Beyond what the chart says, you can also likely feel the negative effect of putting too much air in your tires as you get rattled around on the gravel. Very few riders would select the highest pressure options shown above for rough courses, for instance.
In 2018 we did an outdoor roll-down test with gravel tire pressures at 15, 30, 50, and 70psi. Although the riders felt that their 70psi runs were the fastest, they were in fact slower than their runs at 30 and 50psi. For the two 150lb test riders, 30psi seemed to be the sweet spot.
All that to say, the absolute fastest tire pressures listed above are, by definition, for the surface tested in Wheel Energy’s lab at the 40kg load and 35kph wheel speed.
Takeaways — As always, it’s a balancing act
For gravel, tubeless tires are faster than tubed tires and tubulars of similar construction. Tread compound is important. Tires with the smoothest tread with sufficient traction for the course will be the fastest. Supple and delicate casings roll faster than thicker and tougher ones. Less puncture protection results in faster rolling speed. These last three items point to a tradeoff to make between reliability and speed. Super-fast tires are not fast when flat — or when you have skidded off the road due to lack of traction.

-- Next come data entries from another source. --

[src/rtl/pwm_pkg.sv]
// Shared constants and state encoding for the PWM capture block.
package pwm_pkg;
  localparam int CNT_W_DEF    = 8;
  localparam int FILT_LEN_DEF = 3;
  localparam int CNT_MAX      = (1 << CNT_W_DEF) - 1;

  typedef enum logic [1:0] {
    IDLE = 2'd0,
    HIGH = 2'd1,
    LOW  = 2'd2
  } state_e;
endpackage
`src/rtl/cp0_intc.sv`:
```
// cp0_intc -- Coprocessor-0 interrupt/exception controller.
//
// Samples six level-sensitive hardware interrupt lines into Cause.IP, masks
// them with SR.IM/IE/EXL and requests exception entry.  On entry it captures
// EPC, BD and ExcCode and sets EXL.  On eret it clears EXL.  mfc0/mtc0 access
// goes through a register-select port.
//
// Ports:
//   clk        clock, all state updates on the rising edge
//   reset      synchronous, active-high reset
//   sel        CP0 register number (12 SR, 13 Cause, 14 EPC, 15 PRId)
//   we         mtc0 write strobe
//   wdata      mtc0 write data
//   rdata      mfc0 read data, combinational from sel, 0 for unmapped sel
//   pc         PC of the instruction in MEM
//   bd         instruction in MEM sits in a branch delay slot
//   hwint      level interrupt lines, bit 0 is the timer IRQ
//   exc_valid  synchronous exception present in MEM
//   exc_code   ExcCode of that exception
//   eret       eret executing in MEM
//   intreq     take the exception this cycle (flush and redirect)
//   epc_out    current EPC, the eret target
module cp0_intc #(
  parameter logic [31:0] PRID = 32'h2016_1219
) (
  input  logic        clk,
  input  logic        reset,
  input  logic [4:0]  sel,
  input  logic        we,
  input  logic [31:0] wdata,
  output logic [31:0] rdata,
  input  logic [31:0] pc,
  input  logic        bd,
  input  logic [5:0]  hwint,
  input  logic        exc_valid,
  input  logic [4:0]  exc_code,
  input  logic        eret,
  output logic        intreq,
  output logic [31:0] epc_out
);

  localparam logic [4:0] SEL_SR    = 5'd12;
  localparam logic [4:0] SEL_CAUSE = 5'd13;
  localparam logic [4:0] SEL_EPC   = 5'd14;
  localparam logic [4:0] SEL_PRID  = 5'd15;

  // SR fields
  logic [5:0]  im;
  logic        exl;
  logic        ie;
  // Cause fields
  logic        cause_bd;
  logic [5:0]  ip;
  logic [4:0]  cause_exc;
  // EPC, low two bits are always zero
  logic [31:0] epc;

  logic        irq_hit;
  logic        exc_hit;
  logic [31:0] entry_pc;

  assign irq_hit  = (|(ip & im)) && ie && !exl;
  assign exc_hit  = exc_valid && !exl;
  // Gated by reset so the pipeline never sees a request while reset is held.
  assign intreq   = !reset && (irq_hit || exc_hit);
  assign entry_pc = bd ? (pc - 32'd4) : pc;
  assign epc_out  = epc;

  always_comb begin
    // NOTE: default first so every path assigns rdata and no latch is inferred.
    rdata = 32'h0;
    unique case (sel)
      SEL_SR:    rdata = {16'h0, im, 8'h0, exl, ie};
      SEL_CAUSE: rdata = {cause_bd, 15'h0, ip, 3'h0, cause_exc, 2'h0};
      SEL_EPC:   rdata = epc;
      SEL_PRID:  rdata = PRID;
      default:   rdata = 32'h0;
    endcase
  end

  // NOTE: sequential state uses non-blocking assignments so every register
  // sees pre-edge values; later assignments in the block override earlier ones.
  always_ff @(posedge clk) begin
    if (reset) begin
      im        <= 6'h0;
      exl       <= 1'b0;
      ie        <= 1'b0;
      cause_bd  <= 1'b0;
      ip        <= 6'h0;
      cause_exc <= 5'h0;
      epc       <= 32'h0;
    end else begin
      // IP mirrors the lines with no latching; a released line clears its bit.
      ip <= hwint;
      if (intreq) begin
        // Entry beats any simultaneous mtc0 or eret; interrupts beat exceptions.
        epc       <= {entry_pc[31:2], 2'b00};
        cause_bd  <= bd;
        cause_exc <= irq_hit ? 5'd0 : exc_code;
        exl       <= 1'b1;
      end else begin
        if (we) begin
          case (sel)
            SEL_SR: begin
              im  <= wdata[15:10];
              exl <= wdata[1];
              ie  <= wdata[0];
            end
            SEL_EPC: epc <= {wdata[31:2], 2'b00};
            default: ;
          endcase
        end
        // Placed after the write so an eret alongside an SR write clears EXL.
        if (eret) exl <= 1'b0;
      end
    end
  end

endmodule

```
`config.mk`:
```
export PLATFORM = sky130hd
export DESIGN_NAME = cp0_intc
export DESIGN_NICKNAME = d
export VERILOG_FILES = /design/src/rtl/cp0_intc.sv
export SDC_FILE = /design/constraint.sdc
export NUM_CORES = 1
export LEC_CHECK = 0
export ABC_AREA = 1
export CORE_AREA = 4 4 98 100
export DETAILED_ROUTE_END_ITERATION = 6
export DIE_AREA = 0 0 102 104
export HOLD_SLACK_MARGIN = 0.12
export PLACE_DENSITY = 0.77
export SYNTH_ARGS = -nofsm -noshare
export SYNTH_HDL_FRONTEND = slang
export SYNTH_SLANG_ARGS = --single-unit
```
`constraint.sdc`:
```
create_clock -name clk -period 1.55 [get_ports clk]
set_input_delay 0.31 -clock clk [delete_from_list [all_inputs] [get_ports clk]]
set_output_delay 0.31 -clock clk [all_outputs]
set_load 0.05 [all_outputs]
```
Word-level counts from Yosys, hierarchy flattened
Cells that the tools add are included.
- add/subtract/negate cells: 1
- equal/unequal tests: 4
- mux-type cells: 10
- bitwise operators: 2
- reductions and logical operators: 15
- operators with widths (operator ; count):
    32-bit two-way mux ; 4
    32-bit one-hot mux with 4 select lines ; 1
    32-bit by 3-bit subtractor with 32-bit output, second input constant ; 1
    5-bit by 4-bit equality test with 1-bit output, second input constant ; 4
    6-bit AND ; 1
    3-bit nonzero test ; 2
    6-bit OR reduction ; 1
    5-bit two-way mux ; 1
    1-bit logical AND ; 4
    1-bit two-way mux ; 4
    2-bit AND reduction ; 2
    2-bit nonzero test ; 2
    3-bit AND reduction ; 1
    1-bit logical NOT ; 2
    1-bit logical OR ; 1
    1-bit inverter ; 1
- register bits after elaboration: 50
- input port bits: 86
- output and inout port bits: 65
- logic and storage cells: 39

Logic depth before layout (Yosys ltp)
- depth after elaboration: 8
- mapped depth: 12
- gate-level depth less buffers: 12

Least setup slack after synthesis
Ideal clock, no wire load.
- path type: in2out
- start point: input port sel[3]
- end point: output port rdata[17]
- arrival time: 1907 ps
- data required time: 1240 ps
- slack: -667 ps
- stages: 5
- path buffers: 1
- cell sequence: nand2_1 > nor2_1 > nand2_2 > clkbuf_1 > o21ai_0
- word-level cells in the longest chain between the ends: 2
- elaborated cells between the ends (all ways): 5
- those cells by class: eq/ne (4); mux (1)
- ends and longest elaborated chain (element ; RTL line ; text):
    start: declaration ; 28 ; input logic [4:0] sel,
    5-bit by 4-bit equality test with 1-bit output ; 72 ; unique case (sel)
    32-bit one-hot mux with 4 select lines * ; 72 ;
    end: declaration ; 31 ; output logic [31:0] rdata,
Every way passes the cells marked *; elsewhere a longest branch is shown, timed or not.

Worst setup path in the final report
- start point: register im[4]
- end point: register epc[4], in the netlist epc_out[4]
- word-level cells in the longest chain between the ends: 8
- elaborated cells between the ends (all ways): 10
- those cells by class: mux (1); bitwise (1); reduce/logical (8)
- ends and longest elaborated chain (element ; RTL line ; text):
    start: declaration ; 48 ; logic [5:0] im;
    start signal: assignment ; 105 ; im <= wdata[15:10];
    6-bit AND * ; 62 ; assign irq_hit = (|(ip & im)) && ie && !exl;
    6-bit OR reduction * ; 62 ;
    1-bit logical AND * (2 in a row) ; 62 ;
    1-bit logical OR * ; 65 ; assign intreq = !reset && (irq_hit || exc_hit);
    1-bit logical AND * ; 65 ;
    2-bit nonzero test (no line) ; - ;
    2-bit AND reduction (no line) ; - ;
    end signal: assignment ; 97 ; epc <= {entry_pc[31:2], 2'b00};
    end signal: assignment ; 109 ; SEL_EPC: epc <= {wdata[31:2], 2'b00};
    end: declaration ; 56 ; logic [31:0] epc;
Marks and branches as above.
A chain may end at the register's enable or synchronous reset.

On this test, narrower tires rolled faster than similar tires in wider widths, and they would be lighter and accelerate faster as well. While the separate chunks of steel welded onto the surface of the test drum are rough and 30kph over it is fast, rougher surfaces demand bigger tires. There is also an energy-saving benefit to the rider to have more comfort and not be bounced around as much.

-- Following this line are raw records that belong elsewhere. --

`src/rtl/tms9995_pkg.sv`:
```
// Shared types and constants for the TMS9995 interrupt scheduler.
// Source index order everywhere is {INT4, INT3, INT1} = bits {2, 1, 0}.
package tms9995_pkg;

    typedef enum logic [1:0] {
        IC_IDLE    = 2'd0,
        IC_PRESENT = 2'd1,
        IC_HOLD    = 2'd2
    } ic_state_e;

    localparam logic [3:0] LVL_INT1 = 4'd1;
    localparam logic [3:0] LVL_INT3 = 4'd3;
    localparam logic [3:0] LVL_INT4 = 4'd4;
    localparam logic [3:0] LVL_NONE = 4'hF;

    localparam logic [3:0] BST_VECFETCH = 4'b0101;

    localparam int SRC_INT1 = 0;
    localparam int SRC_INT3 = 1;
    localparam int SRC_INT4 = 2;
    localparam int NUM_SRC  = 3;

    localparam int CRU_EN_LSB   = 0;
    localparam int CRU_MODE_LSB = 4;
    localparam int CRU_PEND_LSB = 8;
    localparam int CRU_ACK_LSB  = 12;

    function automatic logic [3:0] highest_level(input logic [NUM_SRC-1:0] act);
        logic [3:0] lvl;
        lvl = LVL_NONE;
        if (act[SRC_INT4]) lvl = LVL_INT4;
        if (act[SRC_INT3]) lvl = LVL_INT3;
        if (act[SRC_INT1]) lvl = LVL_INT1;
        return lvl;
    endfunction

endpackage

```
`src/rtl/tms9995_int_ctrl_if.sv`:
```
// CPU-side bus, CRU port and interrupt source/request signals of the scheduler.
interface tms9995_int_ctrl_if;
    logic [15:0] ab;
    logic [3:0]  bst;
    logic        cruclk;
    logic        cruout;
    logic        cruin;
    logic        int1_src;
    logic        int3_src;
    logic        int4_src;
    logic        irq;
    logic [3:0]  ic;

    modport master (
        output ab, bst, cruclk, cruout, int1_src, int3_src, int4_src,
        input  cruin, irq, ic
    );

    modport slave (
        input  ab, bst, cruclk, cruout, int1_src, int3_src, int4_src,
        output cruin, irq, ic
    );
endinterface

```
`src/rtl/int_src_latch.sv`:
```
// One interrupt source: 2-flop synchronizer, edge/level qualification, pending latch.
// Pending is set 3 clocks after the raw rising edge; a same-cycle set beats clear.
module int_src_latch (
    input  logic clk,
    input  logic rst,
    input  logic src,
    input  logic edge_mode,
    input  logic clr,
    output logic pending,
    output logic sync
);
    logic [2:0] sync_q, sync_d;
    logic       pend_q, pend_d;
    logic       set;

    always_comb begin
        sync_d = {sync_q[1:0], src};
        // stage 3 only exists to give the edge detector a previous value
        set    = edge_mode ? (sync_q[1] & ~sync_q[2]) : sync_q[1];
        pend_d = set | (pend_q & ~clr);
    end

    always_ff @(posedge clk or posedge rst) begin
        if (rst) begin
            sync_q <= '0;
            pend_q <= 1'b0;
        end else begin
            sync_q <= sync_d;
            pend_q <= pend_d;
        end
    end

    assign pending = pend_q;
    assign sync    = sync_q[1];
endmodule

```
`src/rtl/tms9995_int_ctrl.sv`:
```
// TMS9995 interrupt scheduler: CRU control register, per-source latches, priority, ack hold-off.
// irq/ic registered, 4 clocks from raw source edge; no backpressure, acks are single-cycle events.
module tms9995_int_ctrl
    import tms9995_pkg::*;
#(
    parameter logic [15:0] CRU_BASE = 16'h1F00,
    parameter int          HOLDOFF  = 4
) (
    input logic               clk,
    input logic               rst,
    tms9995_int_ctrl_if.slave bus
);
    localparam logic [3:0] HOLD_LOAD = 4'(HOLDOFF - 1);

    logic [NUM_SRC-1:0] en_q, en_d, mode_q, mode_d;
    logic [NUM_SRC-1:0] pend_clr_cru, ack_hit, clr, pending, act, src_vec, sync_unused;
    logic [3:0]         ack_cnt_q, ack_cnt_d, hold_q, hold_d, ic_q, ic_d, cru_bit, ack_lvl;
    logic               vf_q, vf_d, irq_q, irq_d, cru_wr, ack_evt, ack_any;
    logic [15:0]        cru_rd_vec;
    ic_state_e          state_q, state_d;

    assign cru_bit = bus.ab[4:1];
    assign cru_wr  = (bus.ab[15:5] == CRU_BASE[15:5]) & ~bus.cruclk;
    assign ack_lvl = bus.ab[5:2];
    assign src_vec = {bus.int4_src, bus.int3_src, bus.int1_src};

    always_comb begin
        en_d         = en_q;
        mode_d       = mode_q;
        pend_clr_cru = '0;
        if (cru_wr) begin
            for (int i = 0; i < NUM_SRC; i++) begin
                if (cru_bit == 4'(CRU_EN_LSB + i))   en_d[i]         = bus.cruout;
                if (cru_bit == 4'(CRU_MODE_LSB + i)) mode_d[i]       = bus.cruout;
                if (cru_bit == 4'(CRU_PEND_LSB + i)) pend_clr_cru[i] = ~bus.cruout;
            end
        end
    end

    // Count one acknowledge per vector fetch, however long bst dwells on it.
    always_comb begin
        vf_d              = (bus.bst == BST_VECFETCH);
        ack_evt           = vf_d & ~vf_q;
        ack_hit[SRC_INT1] = ack_evt & (ack_lvl == LVL_INT1);
        ack_hit[SRC_INT3] = ack_evt & (ack_lvl == LVL_INT3);
        ack_hit[SRC_INT4] = ack_evt & (ack_lvl == LVL_INT4);
        ack_any           = |ack_hit;
        ack_cnt_d         = ack_cnt_q + 4'(ack_any);
        clr               = ack_hit | pend_clr_cru;
    end

    for (genvar g = 0; g < NUM_SRC; g++) begin : g_src
        int_src_latch u_latch (
            .clk       (clk),
            .rst       (rst),
            .src       (src_vec[g]),
            .edge_mode (mode_q[g]),
            .clr       (clr[g]),
            .pending   (pending[g]),
            .sync      (sync_unused[g])
        );
    end

    assign act = pending & en_q;

    always_comb begin
        state_d = state_q;
        hold_d  = hold_q;
        unique case (state_q)
            IC_IDLE: begin
                if (|act) state_d = IC_PRESENT;
            end
            IC_PRESENT: begin
                if (ack_any) begin
                    state_d = IC_HOLD;
                    hold_d  = HOLD_LOAD;
                end else if (~|act) begin
                    state_d = IC_IDLE;
                end
            end
            IC_HOLD: begin
                if (hold_q == 4'd0) state_d = IC_IDLE;
                else                hold_d  = hold_q - 4'd1;
            end
            default: state_d = IC_IDLE;
        endcase
        irq_d = (state_d == IC_PRESENT);
        ic_d  = (state_d == IC_PRESENT) ? highest_level(act) : LVL_NONE;
    end

    always_ff @(posedge clk or posedge rst) begin
        if (rst) begin
            state_q   <= IC_IDLE;
            hold_q    <= '0;
            irq_q     <= 1'b0;
            ic_q      <= LVL_NONE;
            en_q      <= '0;
            mode_q    <= '0;
            ack_cnt_q <= '0;
            vf_q      <= 1'b0;
        end else begin
            state_q   <= state_d;
            hold_q    <= hold_d;
            irq_q     <= irq_d;
            ic_q      <= ic_d;
            en_q      <= en_d;
            mode_q    <= mode_d;
            ack_cnt_q <= ack_cnt_d;
            vf_q      <= vf_d;
        end
    end

    always_comb begin
        cru_rd_vec                       = '0;
        cru_rd_vec[CRU_EN_LSB +: 3]      = en_q;
        cru_rd_vec[CRU_MODE_LSB +: 3]    = mode_q;
        cru_rd_vec[CRU_PEND_LSB +: 3]    = pending;
        cru_rd_vec[CRU_ACK_LSB +: 4]     = ack_cnt_q;
    end

    assign bus.cruin = cru_rd_vec[cru_bit];
    assign bus.irq   = irq_q;
    assign bus.ic    = ic_q;
endmodule

```
`src/flat_wrapper.sv`:
```
// flat-port wrapper written by rule: the top's interface ports become plain ports
module tms9995_int_ctrl_flat import tms9995_pkg::*;
#(
    parameter logic [15:0] CRU_BASE = 16'h1F00,
    parameter int          HOLDOFF  = 4
)
  (clk, rst, bus_ab, bus_bst, bus_cruclk, bus_cruout, bus_int1_src, bus_int3_src, bus_int4_src, bus_cruin, bus_irq, bus_ic);
  tms9995_int_ctrl_if bus_i ();
  input logic clk;
  input logic rst;
  input wire logic [$bits(bus_i.ab)-1:0] bus_ab;
  input wire logic [$bits(bus_i.bst)-1:0] bus_bst;
  input wire logic [$bits(bus_i.cruclk)-1:0] bus_cruclk;
  input wire logic [$bits(bus_i.cruout)-1:0] bus_cruout;
  input wire logic [$bits(bus_i.int1_src)-1:0] bus_int1_src;
  input wire logic [$bits(bus_i.int3_src)-1:0] bus_int3_src;
  input wire logic [$bits(bus_i.int4_src)-1:0] bus_int4_src;
  output wire logic [$bits(bus_i.cruin)-1:0] bus_cruin;
  output wire logic [$bits(bus_i.irq)-1:0] bus_irq;
  output wire logic [$bits(bus_i.ic)-1:0] bus_ic;
  assign bus_i.ab = bus_ab;
  assign bus_i.bst = bus_bst;
  assign bus_i.cruclk = bus_cruclk;
  assign bus_i.cruout = bus_cruout;
  assign bus_i.int1_src = bus_int1_src;
  assign bus_i.int3_src = bus_int3_src;
  assign bus_i.int4_src = bus_int4_src;
  assign bus_cruin = bus_i.cruin;
  assign bus_irq = bus_i.irq;
  assign bus_ic = bus_i.ic;
  tms9995_int_ctrl #(.CRU_BASE(CRU_BASE), .HOLDOFF(HOLDOFF)) u_core (.clk(clk), .rst(rst), .bus(bus_i));
endmodule
```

As for air pressure, testing by top teams with power meters on the roughest Paris-Roubaix sections found the fastest setup that also prevented rim damage and pinch flats was 0.5-1 bar lower than the pressure we found to roll fastest on this same lab test. This also applied to the winner, who won on the second-fastest tire in our test. The damping in Wheel Energy’s pull shock is probably less than the damping of the human body. It may make sense to use 0.5-1 bar (7-14 psi) lower pressure on rough dirt than this test predicts. On smoother dirt, using the same pressure for minimum rolling resistance in this test is likely the fastest.